> _Task instructions_
What lines below include the word "most"? Copy each one.

Stored data entries:
=====
Source: an optimization exercise on an open RTL-to-GDS flow (aim: small area). Production flows keep margins and buffers that such runs may drop.
At most, simulation tests tie the RTL to the original design; equivalence was not proved.
The flow treats the clock pin as an ideal source, which a real chip does not have.
Power and IR drop assume default switching activity.

==> inputs of harbor <==
## top_module
module top_module
    (
        input wire          iclk,                        
        input wire          irst,                        
        input wire  [7:0]   i_MAC_DA,                    
        output wire [1:0]   o_MAC_port_num,              
        input wire          i_rx_dv_0,      
        input wire          i_rx_er_0,      
        input wire  [7:0]   i_rx_d_0,       
        output wire [2:0]   o_fsm_state_0,
        output wire         o_fsm_state_changed_0,
        output wire         o_rx_dv_4cd_0,
        output wire         o_rx_er_4cd_0,
        output wire [7:0]   o_rx_d4cd_0,
        input wire          i_rx_dv_1,      
        input wire          i_rx_er_1,      
        input wire  [7:0]   i_rx_d_1,       
        output wire [2:0]   o_fsm_state_1,
        output wire         o_fsm_state_changed_1,
        output wire         o_rx_dv_4cd_1,
        output wire         o_rx_er_4cd_1,
        output wire [7:0]   o_rx_d4cd_1,
        input wire          i_rx_dv_2,      
        input wire          i_rx_er_2,      
        input wire  [7:0]   i_rx_d_2,       
        output wire [2:0]   o_fsm_state_2,
        output wire         o_fsm_state_changed_2,
        output wire         o_rx_dv_4cd_2,
        output wire         o_rx_er_4cd_2,
        output wire [7:0]   o_rx_d4cd_2,
        input wire          i_rx_dv_3,      
        input wire          i_rx_er_3,      
        input wire  [7:0]   i_rx_d_3,       
        output wire [2:0]   o_fsm_state_3,
        output wire         o_fsm_state_changed_3,
        output wire         o_rx_dv_4cd_3,
        output wire         o_rx_er_4cd_3,
        output wire [7:0]   o_rx_d4cd_3
    );
export LEC_CHECK = 0
export CAP_MARGIN = 20
export CORE_MARGIN = 2
export CORE_UTILIZATION = 40
export SLEW_MARGIN = 20
create_clock -name core_clock -period 8.0 [get_ports {iclk}]
standard.sh (not shown) runs the stock make flow with config.mk's settings and CLKGATE_MAP_FILE= SYNTH_SCRIPT=/design/flow/synth_recipe.tcl, a recipe that flattens the netlist after the stock synthesis.
==> flow/flow/run.sh <==
#!/bin/bash
# The standard layout (standard.sh) with these changes, all outside the RTL:
#  - synthesis: ORFS's own scripts, copied here, with an area-oriented ABC mapping script in
#    place of abc_speed.script (flip-flops are mapped by dfflibmap before ABC runs, so the
#    registers, their names and cell types are the standard synthesis's);
#  - CTS: sink clusters of up to 28 flip-flops per clkbuf_16 and no dummy loads;
#  - port buffers: every input and output still gets a buffer, a buf_1;
#  - placement repair also buffers nets with a fanout over 32 (flow/fanout.tcl);
#  - after CTS, clock buffers are downsized where the clock-pin slew allows (flow/post_cts.tcl).
set -euo pipefail
WORK=$(pwd)
rm -rf "$WORK/orfs_scripts"
cp -r "$FLOW_HOME/scripts" "$WORK/orfs_scripts"
cat > "$WORK/orfs_scripts/abc_speed.script" <<'ABC'
&get -n
&st
&syn2
&dch -f
&nf -R 1000 -p -a
&put
ABC
export SCRIPTS_DIR="$WORK/orfs_scripts"
export CTS_ARGS="-sink_clustering_enable -repair_clock_nets -sink_clustering_size 28 -sink_clustering_max_diameter 90 -buf_list sky130_fd_sc_hd__clkbuf_16 -dont_use_dummy_load"
export BUFFER_PORTS_ARGS="-buffer_cell sky130_fd_sc_hd__buf_1"
export PRE_GLOBAL_PLACE_TCL="$WORK/flow/fanout.tcl"
export PRE_RESIZE_TCL="$WORK/flow/fanout.tcl"
export POST_CTS_TCL="$WORK/flow/post_cts.tcl"
bash standard.sh > standard_flow.log 2>&1
==> flow/flow/fanout.tcl <==
# Buffer the high-fanout nets (the MAC table's write data reaches all 256 entries).
set_max_fanout 32 [current_design]
Other scripts of this flow, unchanged in this note and not shown: flow/flow/post_cts.tcl
==> inputs of tundra, as changes to harbor <==
--- a/flow/design.v
+++ b/flow/design.v
@@ -4,18 +4,17 @@
         input wire          i_rst,        
         input wire          i_vld,        
         input wire          i_rx_dv,
         input wire          i_rx_er,
         input wire  [7:0]   i_rx_d,
-        input wire          ishowSA,
         output wire [2:0]   o_fsm_state,
         output reg          o_fsm_state_changed,
         output wire         o_rx_dv_4cd,
         output wire         o_rx_er_4cd,
         output wire [7:0]   o_rx_d4cd,
         output reg  [7:0]   osa,          
-        output reg          onewsa
+        output wire         o_new_sa      
     );
     localparam [2:0] lpND   = 3'd0,
                      lpPRE  = 3'd1,
                      lpSFD  = 3'd2,
                      lpDA   = 3'd3,
@@ -263,12 +262,11 @@
             r_crc_bad  <= w_bad_now;
             if (r_state_reg == lpPRE) toggle <= 1'b0;
             else if (r_state_reg == lpND && w_bad_now) toggle <= 1'b1;
         end
     end
-    always @(posedge i_rx_clk)
-        onewsa <= !i_rst & r_NEW_SA_indicator & !ishowSA;
+    assign o_new_sa = r_NEW_SA_indicator;
 endmodule
 module MAC_arbiter
     (
         input wire          iclk,
         input wire          irst,    
@@ -277,20 +275,24 @@
         output wire [3:0]   o_show_SA,
         output reg          o_write_en
     );
     reg [1:0] r_working_port;
     reg [3:0] r_show_SA;
+    reg       r_req;
+    wire [1:0] w_next_port = r_working_port + 2'd1;
     always @(posedge iclk) begin
       if (irst) begin
         o_write_en     <= 1'b0;
         r_show_SA      <= 4'b0;
         r_working_port <= 2'b0;
+        r_req          <= 1'b0;
       end
       else begin
-        o_write_en                <= i_newSA[r_working_port];
-        r_show_SA[r_working_port] <= i_newSA[r_working_port];
-        r_working_port            <= r_working_port + 2'd1;
+        o_write_en                <= r_req;
+        r_show_SA[r_working_port] <= r_req;
+        r_working_port            <= w_next_port;
+        r_req                     <= i_newSA[w_next_port] & ~r_show_SA[w_next_port];
       end
     end
     assign o_port_num = r_working_port - 2'd1;
     assign o_show_SA  = r_show_SA;
 endmodule
@@ -312,14 +314,20 @@
             assign w_row[i] = irst | (i_write_enable & (i_MAC_SA[7:4] == i));
             assign w_col[i] = irst | (i_MAC_SA[3:0] == i);
         end
     endgenerate
     wire [1:0] w_wdata = irst ? 2'b00 : i_port_num;
+    wire [1:0] w_wdata_grp [0:3];
+    generate
+        for (i = 0; i < 4; i = i + 1) begin : g_wd
+            assign w_wdata_grp[i] = w_wdata & {2{|w_row[4*i +: 4]}};
+        end
+    endgenerate
     generate
         for (i = 0; i < 256; i = i + 1) begin : g_ent
             always @(posedge iclk)
-                if (w_row[i/16] & w_col[i%16]) r_port_num[2*i +: 2] <= w_wdata;
+                if (w_row[i/16] & w_col[i%16]) r_port_num[2*i +: 2] <= w_wdata_grp[i/64];
         end
     endgenerate
     wire [15:0] w_csel = 16'd1 << i_MAC_DA[3:0];
     wire [15:0] w_rsel = 16'd1 << i_MAC_DA[7:4];
     wire [15:0] w_row_b0, w_row_b1;
@@ -394,69 +402,65 @@
         .i_rst                  (irst),
         .i_vld                  (r_vld[3]),
         .i_rx_dv                (i_rx_dv_0),
         .i_rx_er                (i_rx_er_0),
         .i_rx_d                 (i_rx_d_0),
-        .ishowSA                (wshowSA[0]),
         .o_fsm_state            (o_fsm_state_0),
         .o_fsm_state_changed    (o_fsm_state_changed_0),
         .o_rx_dv_4cd            (o_rx_dv_4cd_0),
         .o_rx_er_4cd            (o_rx_er_4cd_0),
         .o_rx_d4cd              (o_rx_d4cd_0),
         .osa                    (wsa0),
-        .onewsa                 (wnewSA[0])
+        .o_new_sa                 (wnewSA[0])
     );
     Ethernet_rx_frame GMII1
     (
         .i_rx_clk               (iclk),
         .i_rst                  (irst),
         .i_vld                  (r_vld[3]),
         .i_rx_dv                (i_rx_dv_1),
         .i_rx_er                (i_rx_er_1),
         .i_rx_d                 (i_rx_d_1),
-        .ishowSA                (wshowSA[1]),
         .o_fsm_state            (o_fsm_state_1),
         .o_fsm_state_changed    (o_fsm_state_changed_1),
         .o_rx_dv_4cd            (o_rx_dv_4cd_1),
         .o_rx_er_4cd            (o_rx_er_4cd_1),
         .o_rx_d4cd              (o_rx_d4cd_1),
         .osa                    (wsa1),
-        .onewsa                 (wnewSA[1])
+        .o_new_sa                 (wnewSA[1])
     );
     Ethernet_rx_frame GMII2
     (
         .i_rx_clk               (iclk),
         .i_rst                  (irst),
         .i_vld                  (r_vld[3]),
         .i_rx_dv                (i_rx_dv_2),
         .i_rx_er                (i_rx_er_2),
         .i_rx_d                 (i_rx_d_2),
-        .ishowSA                (wshowSA[2]),
         .o_fsm_state            (o_fsm_state_2),
         .o_fsm_state_changed    (o_fsm_state_changed_2),
         .o_rx_dv_4cd            (o_rx_dv_4cd_2),
         .o_rx_er_4cd            (o_rx_er_4cd_2),
         .o_rx_d4cd              (o_rx_d4cd_2),
         .osa                    (wsa2),
-        .onewsa                 (wnewSA[2])
+        .o_new_sa                 (wnewSA[2])
     );
     Ethernet_rx_frame GMII3
     (
         .i_rx_clk               (iclk),
         .i_rst                  (irst),
         .i_vld                  (r_vld[3]),
         .i_rx_dv                (i_rx_dv_3),
         .i_rx_er                (i_rx_er_3),
         .i_rx_d                 (i_rx_d_3),
-        .ishowSA                (wshowSA[3]),
         .o_fsm_state            (o_fsm_state_3),
         .o_fsm_state_changed    (o_fsm_state_changed_3),
         .o_rx_dv_4cd            (o_rx_dv_4cd_3),
         .o_rx_er_4cd            (o_rx_er_4cd_3),
         .o_rx_d4cd              (o_rx_d4cd_3),
         .osa                    (wsa3),
-        .onewsa                 (wnewSA[3])
+        .o_new_sa                 (wnewSA[3])
     );
     MAC_arbiter sa_arbiter
     (
         .iclk                   (iclk),
         .irst                   (irst),
==> flow/flow/run.sh (replaced) <==
#!/bin/bash
# The standard layout (standard.sh) with these changes, all outside the RTL:
#  - synthesis: ORFS's own scripts, copied here, with an area-oriented ABC mapping script in
#    place of abc_speed.script (flip-flops are mapped by dfflibmap before ABC runs, so the
#    registers, their names and cell types are the standard synthesis's);
#  - CTS: sink clusters of up to 28 flip-flops per clkbuf_16 and no dummy loads;
#  - port buffers: every input and output still gets a buffer, a buf_1;
#  - after CTS, clock buffers are downsized where the clock-pin slew allows (flow/post_cts.tcl).
set -euo pipefail
WORK=$(pwd)
rm -rf "$WORK/orfs_scripts"
cp -r "$FLOW_HOME/scripts" "$WORK/orfs_scripts"
cat > "$WORK/orfs_scripts/abc_speed.script" <<'ABC'
&get -n
&st
&syn2
&dch -f
&nf -R 1000 -p -a
&put
ABC
export SCRIPTS_DIR="$WORK/orfs_scripts"
export CTS_ARGS="-sink_clustering_enable -repair_clock_nets -sink_clustering_size 28 -sink_clustering_max_diameter 90 -buf_list sky130_fd_sc_hd__clkbuf_16 -dont_use_dummy_load"
export BUFFER_PORTS_ARGS="-buffer_cell sky130_fd_sc_hd__buf_1"
export POST_CTS_TCL="$WORK/flow/post_cts.tcl"
bash standard.sh > standard_flow.log 2>&1
- CAP_MARGIN: 20 -> 0
- CORE_UTILIZATION: 40 -> 50
- PLACE_DENSITY: unset -> 0.7
- SLEW_MARGIN: 20 -> 0
removed: flow/flow/fanout.tcl
==> summary of the runs <==
- Between tundra and harbor, the lower sequential share of layout area is in harbor (gap 0.45 points).
- Between harbor and tundra, the lower combinational power is in tundra (gap about 2%, measured against tundra).
- Via count: tundra is larger than harbor (about 1.5%).
- Hold slack: tundra is higher than harbor (72 ps).
- Sequential cell count: harbor is higher than tundra (3).
- Of tundra and harbor, tundra has the higher register-to-register slack (gap 50 ps).
- Sequential power: tundra is smaller than harbor (about 0.9%).
- In tundra the die area is smaller than in harbor, by 20%.
- Of tundra and harbor, tundra has the higher global-route usage (gap 4.0 points).
- Against harbor, the synthesized cell count of tundra is larger by 0.98%.
- Total power: harbor is larger than tundra (about 0.7%).
Only the layout flow was run in harbor; the RTL was not checked for function there.

-- static timing again, ports no longer ideal --
The flow's constraints put no driver on any port. The routed layouts listed below were extracted and timed again, unchanged, in two steps. Step 1 (the two cells are an assumption about what drives the block):
set clk [get_ports {iclk}]
set_driving_cell -lib_cell sky130_fd_sc_hd__clkbuf_16 $clk
set_driving_cell -lib_cell sky130_fd_sc_hd__buf_2 [delete_from_list [all_inputs] $clk]
Step 2 times the ports against the registers' clock, not the clock port: input delays grow and output delays shrink by t, the midpoint of the rising clock arrivals with the driver on. Slacks: no drivers / after step 1 / after step 2; pairs: no drivers / after step 1.
| run | shift t [ns] | setup WS [ns] | hold slack, ns | latest minus earliest clock arrival (ns) | worst register clock-pin slew, ns |
|---|---|---|---|---|---|
| harbor | 0.861 | 3.852 / 3.886 / 3.025 | 0.235 / 0.235 / 0.235 | 0.253 / 0.253 | 0.11 / 0.11 |
| tundra | 0.681 | 3.950 / 3.950 / 3.330 | 0.307 / 0.307 / 0.307 | 0.076 / 0.076 | 0.11 / 0.11 |
After both steps every run listed still meets setup and hold. For harbor, which loses most, drivers alone change the setup slack by +0.034 ns; drivers and shift together by -0.827 ns.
=====
> _Exercise result_
At most, simulation tests tie the RTL to the original design; equivalence was not proved.
After both steps every run listed still meets setup and hold. For harbor, which loses most, drivers alone change the setup slack by +0.034 ns; drivers and shift together by -0.827 ns.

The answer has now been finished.